**Prompt**
Look through the data below and say how many of its lines contain "takes", adding nothing else.
** Dataset follows **
## src/rtl/core/smx_pkg.sv

```systemverilog
// Shared types and constants for the stack machine execute unit.
// Used by smx_stack, smx_decode and the top level; depends on nothing.
package smx_pkg;

   localparam logic [7:0] OP_END   = 8'h00;
   localparam logic [7:0] OP_STORE = 8'h01;
   localparam logic [7:0] OP_ADD   = 8'h02;
   localparam logic [7:0] OP_PUSH  = 8'h03;
   localparam logic [7:0] OP_LOAD  = 8'h05;
   localparam logic [7:0] OP_JLT   = 8'h06;
   localparam logic [7:0] OP_PRINT = 8'h07;

   localparam logic [2:0] ERR_NONE    = 3'd0;
   localparam logic [2:0] ERR_OVER    = 3'd1;
   localparam logic [2:0] ERR_UNDER   = 3'd2;
   localparam logic [2:0] ERR_ADDR    = 3'd3;
   localparam logic [2:0] ERR_ILLEGAL = 3'd4;

   typedef struct packed {
      logic [7:0] opcode;
      logic [7:0] operand;
   } req_type;

   typedef struct packed {
      logic [7:0]        next_pc;
      logic              print_valid;
      logic signed [7:0] print_value;
      logic              halted;
      logic [2:0]        error_code;
   } rsp_type;

   typedef enum logic [2:0] {
      STK_HOLD,
      STK_PUSH,
      STK_POP,
      STK_POP2,
      STK_ADD
   } stk_op_type;

   typedef struct packed {
      stk_op_type stk_op;
      logic [7:0] stk_value;
      logic       mem_we;
      logic       halt_set;
   } ctl_type;

endpackage

```

## src/rtl/core/smx_ram.sv

```systemverilog
// Generic single-write, single-read RAM with a registered read port.
// Stand-alone; no package dependencies.
module smx_ram #(
   parameter int WIDTH = 8,
   parameter int DEPTH = 4
) (
   input  logic                               clock,
   input  logic                               we,
   input  logic [(DEPTH > 1 ? $clog2(DEPTH) : 1)-1:0] waddr,
   input  logic [WIDTH-1:0]                   wdata,
   input  logic                               re,
   input  logic [(DEPTH > 1 ? $clog2(DEPTH) : 1)-1:0] raddr,
   output logic [WIDTH-1:0]                   rdata
);

   logic [WIDTH-1:0] mem_ff [DEPTH];
   logic [WIDTH-1:0] rdata_ff;

   always_ff @(posedge clock) begin
      if (we) begin
         mem_ff[waddr] <= wdata;
      end
      if (re) begin
         rdata_ff <= mem_ff[raddr];
      end
   end

   assign rdata = rdata_ff;

endmodule

```

## src/rtl/core/smx_stack.sv

```systemverilog
// Operand stack kept as a shift register with the top entry at index 0.
// Depends on smx_pkg for the stack operation codes.
module smx_stack #(
   parameter int STACK_DEPTH = 8
) (
   input  logic                                 clock,
   input  logic                                 reset,
   input  smx_pkg::stk_op_type                  op,
   input  logic [7:0]                           value,
   output logic [7:0]                           top,
   output logic [7:0]                           below,
   output logic [$clog2(STACK_DEPTH+1)-1:0]     count
);

   localparam int CW = $clog2(STACK_DEPTH + 1);

   logic [7:0]    entries_ff [STACK_DEPTH];
   logic [7:0]    entries_in [STACK_DEPTH];
   logic [CW-1:0] count_ff;
   logic [CW-1:0] count_in;

   always_comb begin
      entries_in = entries_ff;
      count_in   = count_ff;
      case (op)
         smx_pkg::STK_PUSH: begin
            entries_in[0] = value;
            for (int i = 1; i < STACK_DEPTH; i++) begin
               entries_in[i] = entries_ff[i-1];
            end
            count_in = count_ff + CW'(1);
         end
         smx_pkg::STK_POP: begin
            for (int i = 0; i < STACK_DEPTH - 1; i++) begin
               entries_in[i] = entries_ff[i+1];
            end
            entries_in[STACK_DEPTH-1] = 8'd0;
            count_in = count_ff - CW'(1);
         end
         smx_pkg::STK_POP2: begin
            for (int i = 0; i < STACK_DEPTH - 2; i++) begin
               entries_in[i] = entries_ff[i+2];
            end
            entries_in[STACK_DEPTH-2] = 8'd0;
            entries_in[STACK_DEPTH-1] = 8'd0;
            count_in = count_ff - CW'(2);
         end
         smx_pkg::STK_ADD: begin
            // Two entries leave and their sum takes the top.
            entries_in[0] = value;
            for (int i = 1; i < STACK_DEPTH - 1; i++) begin
               entries_in[i] = entries_ff[i+1];
            end
            entries_in[STACK_DEPTH-1] = 8'd0;
            count_in = count_ff - CW'(1);
         end
         default: begin
            entries_in = entries_ff;
            count_in   = count_ff;
         end
      endcase
   end

   always_ff @(posedge clock) begin
      entries_ff <= entries_in;
      if (reset) begin
         count_ff <= '0;
      end else begin
         count_ff <= count_in;
      end
   end

   assign top   = entries_ff[0];
   assign below = entries_ff[1];
   assign count = count_ff;

endmodule

```

## src/rtl/core/smx_decode.sv

```systemverilog
// Combinational execute logic: decodes one instruction against the current
// machine state. Depends on smx_pkg for opcodes, error codes and types.
module smx_decode #(
   parameter int STACK_DEPTH = 8,
   parameter int MEM_WORDS   = 4
) (
   input  smx_pkg::req_type                     item,
   input  logic [$clog2(STACK_DEPTH+1)-1:0]     count,
   input  logic [7:0]                           top,
   input  logic [7:0]                           below,
   input  logic [7:0]                           mem_word,
   input  logic [7:0]                           pc,
   input  logic                                 halt,
   output smx_pkg::ctl_type                     ctl,
   output smx_pkg::rsp_type                     rsp
);

   localparam int CW = $clog2(STACK_DEPTH + 1);

   logic          addr_bad;
   logic          full;
   logic          lt_two;
   logic          empty;
   logic [7:0]    pc_plus1;
   logic [7:0]    pc_plus2;
   logic [2:0]    err;
   logic [7:0]    pc_new;

   assign addr_bad = {1'b0, item.operand} >= 9'(MEM_WORDS);
   assign full     = count >= CW'(STACK_DEPTH);
   assign lt_two   = count < CW'(2);
   assign empty    = count == '0;
   assign pc_plus1 = pc + 8'd1;
   assign pc_plus2 = pc + 8'd2;

   always_comb begin
      ctl.stk_op    = smx_pkg::STK_HOLD;
      ctl.stk_value = item.operand;
      ctl.mem_we    = 1'b0;
      ctl.halt_set  = 1'b0;
      err           = smx_pkg::ERR_NONE;
      pc_new        = pc;
      rsp.print_valid = 1'b0;
      rsp.print_value = 8'sd0;
      if (!halt) begin
         unique case (item.opcode)
            smx_pkg::OP_END: begin
               ctl.halt_set = 1'b1;
            end
            smx_pkg::OP_STORE: begin
               if (addr_bad) begin
                  err = smx_pkg::ERR_ADDR;
               end else if (empty) begin
                  err = smx_pkg::ERR_UNDER;
               end else begin
                  ctl.mem_we = 1'b1;
                  ctl.stk_op = smx_pkg::STK_POP;
                  pc_new     = pc_plus2;
               end
            end
            smx_pkg::OP_LOAD: begin
               if (addr_bad) begin
                  err = smx_pkg::ERR_ADDR;
               end else if (full) begin
                  err = smx_pkg::ERR_OVER;
               end else begin
                  ctl.stk_op    = smx_pkg::STK_PUSH;
                  ctl.stk_value = mem_word;
                  pc_new        = pc_plus2;
               end
            end
            smx_pkg::OP_PUSH: begin
               if (full) begin
                  err = smx_pkg::ERR_OVER;
               end else begin
                  ctl.stk_op = smx_pkg::STK_PUSH;
                  pc_new     = pc_plus2;
               end
            end
            smx_pkg::OP_ADD: begin
               if (lt_two) begin
                  err = smx_pkg::ERR_UNDER;
               end else begin
                  ctl.stk_op    = smx_pkg::STK_ADD;
                  ctl.stk_value = top + below;
                  pc_new        = pc_plus1;
               end
            end
            smx_pkg::OP_JLT: begin
               if (lt_two) begin
                  err = smx_pkg::ERR_UNDER;
               end else begin
                  ctl.stk_op = smx_pkg::STK_POP2;
                  pc_new = ($signed(below) < $signed(top)) ? item.operand : pc_plus2;
               end
            end
            smx_pkg::OP_PRINT: begin
               if (addr_bad) begin
                  err = smx_pkg::ERR_ADDR;
               end else begin
                  rsp.print_valid = 1'b1;
                  rsp.print_value = $signed(mem_word);
                  pc_new          = pc_plus2;
               end
            end
            default: begin
               err = smx_pkg::ERR_ILLEGAL;
            end
         endcase
         if (err != smx_pkg::ERR_NONE) begin
            ctl.halt_set = 1'b1;
         end
      end
      rsp.next_pc    = pc_new;
      rsp.halted     = halt | ctl.halt_set;
      rsp.error_code = err;
   end

endmodule

```

## src/rtl/core/stack_machine_execute_unit.sv

```systemverilog
// Top level of the stack machine execute unit.
// Depends on smx_pkg, smx_ram, smx_stack and smx_decode.

// The unit executes one fetched instruction (opcode and operand byte) per
// item and returns one result item for each: the next program counter, a
// printed data word if any, the halt flag and an error code. It sustains one
// instruction per clock cycle unless rsp_stall holds a full result register.
// The data memory word at the operand address is read into a register as
// the item is taken into the input register, and the execute step then
// writes the result register once that register is free or being emptied.
// Back-to-back instructions see each other's effects: a store followed at
// once by a load or print of the same address has its data forwarded around
// the memory. The data memory comes out of reset reading all zero through a
// per-word valid bit, so there is no clearing pass and the unit takes items
// from the first cycle after reset. Once an end instruction or a faulting
// instruction has set the halt flag, every later item is answered with the
// held program counter, halted set and no error, and only reset restarts
// the machine.
module stack_machine_execute_unit #(
   parameter int STACK_DEPTH = 8,
   parameter int MEM_WORDS   = 4
) (
   input  logic             clock,
   input  logic             reset,
   input  logic             req_valid,
   output logic             req_stall,
   input  smx_pkg::req_type req_item,
   output logic             rsp_valid,
   input  logic             rsp_stall,
   output smx_pkg::rsp_type rsp_item
);

   localparam int AW = (MEM_WORDS > 1) ? $clog2(MEM_WORDS) : 1;
   localparam int CW = $clog2(STACK_DEPTH + 1);

   // Input register: holds the instruction while its memory word is read.
   smx_pkg::req_type req_ff;
   logic             req_valid_ff;
   logic             req_valid_in;

   // Result register.
   smx_pkg::rsp_type rsp_ff;
   logic             rsp_valid_ff;
   logic             rsp_valid_in;

   // Machine state kept here; the stack lives in smx_stack.
   logic [7:0]           pc_ff;
   logic [7:0]           pc_in;
   logic                 halt_ff;
   logic                 halt_in;
   logic [MEM_WORDS-1:0] mem_valid_ff;
   logic [MEM_WORDS-1:0] mem_valid_in;

   // Forwarding of a store that retires in the same cycle the read is issued.
   logic       fwd_ff;
   logic       fwd_in;
   logic [7:0] fwd_data_ff;
   logic       word_valid_ff;
   logic       word_valid_in;

   logic                 accept_in;
   logic                 exec;
   logic [AW-1:0]        raddr;
   logic [AW-1:0]        waddr;
   logic                 mem_we;
   logic [7:0]           ram_rdata;
   logic [7:0]           mem_word;
   logic [7:0]           stk_top;
   logic [7:0]           stk_below;
   logic [CW-1:0]        stk_count;
   smx_pkg::stk_op_type  stk_op;
   smx_pkg::ctl_type     ctl;
   smx_pkg::rsp_type     rsp_next;

   // The instruction in the input register executes whenever the result
   // register is free or is being emptied in this cycle.
   assign exec      = req_valid_ff && (!rsp_valid_ff || !rsp_stall);
   assign req_stall = req_valid_ff && !exec;
   assign accept_in = req_valid && !req_stall;

   assign raddr  = req_item.operand[AW-1:0];
   assign waddr  = req_ff.operand[AW-1:0];
   assign mem_we = exec && ctl.mem_we;
   assign stk_op = exec ? ctl.stk_op : smx_pkg::STK_HOLD;

   smx_ram #(
      .WIDTH (8),
      .DEPTH (MEM_WORDS)
   ) u_data_mem (
      .clock (clock),
      .we    (mem_we),
      .waddr (waddr),
      .wdata (stk_top),
      .re    (accept_in),
      .raddr (raddr),
      .rdata (ram_rdata)
   );

   smx_stack #(
      .STACK_DEPTH (STACK_DEPTH)
   ) u_stack (
      .clock (clock),
      .reset (reset),
      .op    (stk_op),
      .value (ctl.stk_value),
      .top   (stk_top),
      .below (stk_below),
      .count (stk_count)
   );

   // A word that was never written reads as zero.
   assign mem_word = fwd_ff ? fwd_data_ff : (word_valid_ff ? ram_rdata : 8'd0);

   smx_decode #(
      .STACK_DEPTH (STACK_DEPTH),
      .MEM_WORDS   (MEM_WORDS)
   ) u_decode (
      .item     (req_ff),
      .count    (stk_count),
      .top      (stk_top),
      .below    (stk_below),
      .mem_word (mem_word),
      .pc       (pc_ff),
      .halt     (halt_ff),
      .ctl      (ctl),
      .rsp      (rsp_next)
   );

   always_comb begin
      req_valid_in  = accept_in ? 1'b1 : (req_valid_ff && !exec);
      rsp_valid_in  = exec ? 1'b1 : (rsp_valid_ff && rsp_stall);
      pc_in         = exec ? rsp_next.next_pc : pc_ff;
      halt_in       = exec ? (halt_ff | ctl.halt_set) : halt_ff;
      mem_valid_in  = mem_valid_ff;
      if (mem_we) begin
         mem_valid_in[waddr] = 1'b1;
      end
      // The full operand is compared so an out-of-range read never matches.
      fwd_in        = mem_we && (req_ff.operand == req_item.operand);
      word_valid_in = mem_valid_ff[raddr];
   end

   always_ff @(posedge clock) begin
      if (reset) begin
         req_valid_ff <= 1'b0;
         rsp_valid_ff <= 1'b0;
         pc_ff        <= 8'd0;
         halt_ff      <= 1'b0;
         mem_valid_ff <= '0;
      end else begin
         req_valid_ff <= req_valid_in;
         rsp_valid_ff <= rsp_valid_in;
         pc_ff        <= pc_in;
         halt_ff      <= halt_in;
         mem_valid_ff <= mem_valid_in;
      end
   end

   always_ff @(posedge clock) begin
      if (accept_in) begin
         req_ff        <= req_item;
         fwd_ff        <= fwd_in;
         fwd_data_ff   <= stk_top;
         word_valid_ff <= word_valid_in;
      end
      if (exec) begin
         rsp_ff <= rsp_next;
      end
   end

   assign rsp_valid = rsp_valid_ff;
   assign rsp_item  = rsp_ff;

endmodule
```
** End of Dataset **
**Result of this exercise**
2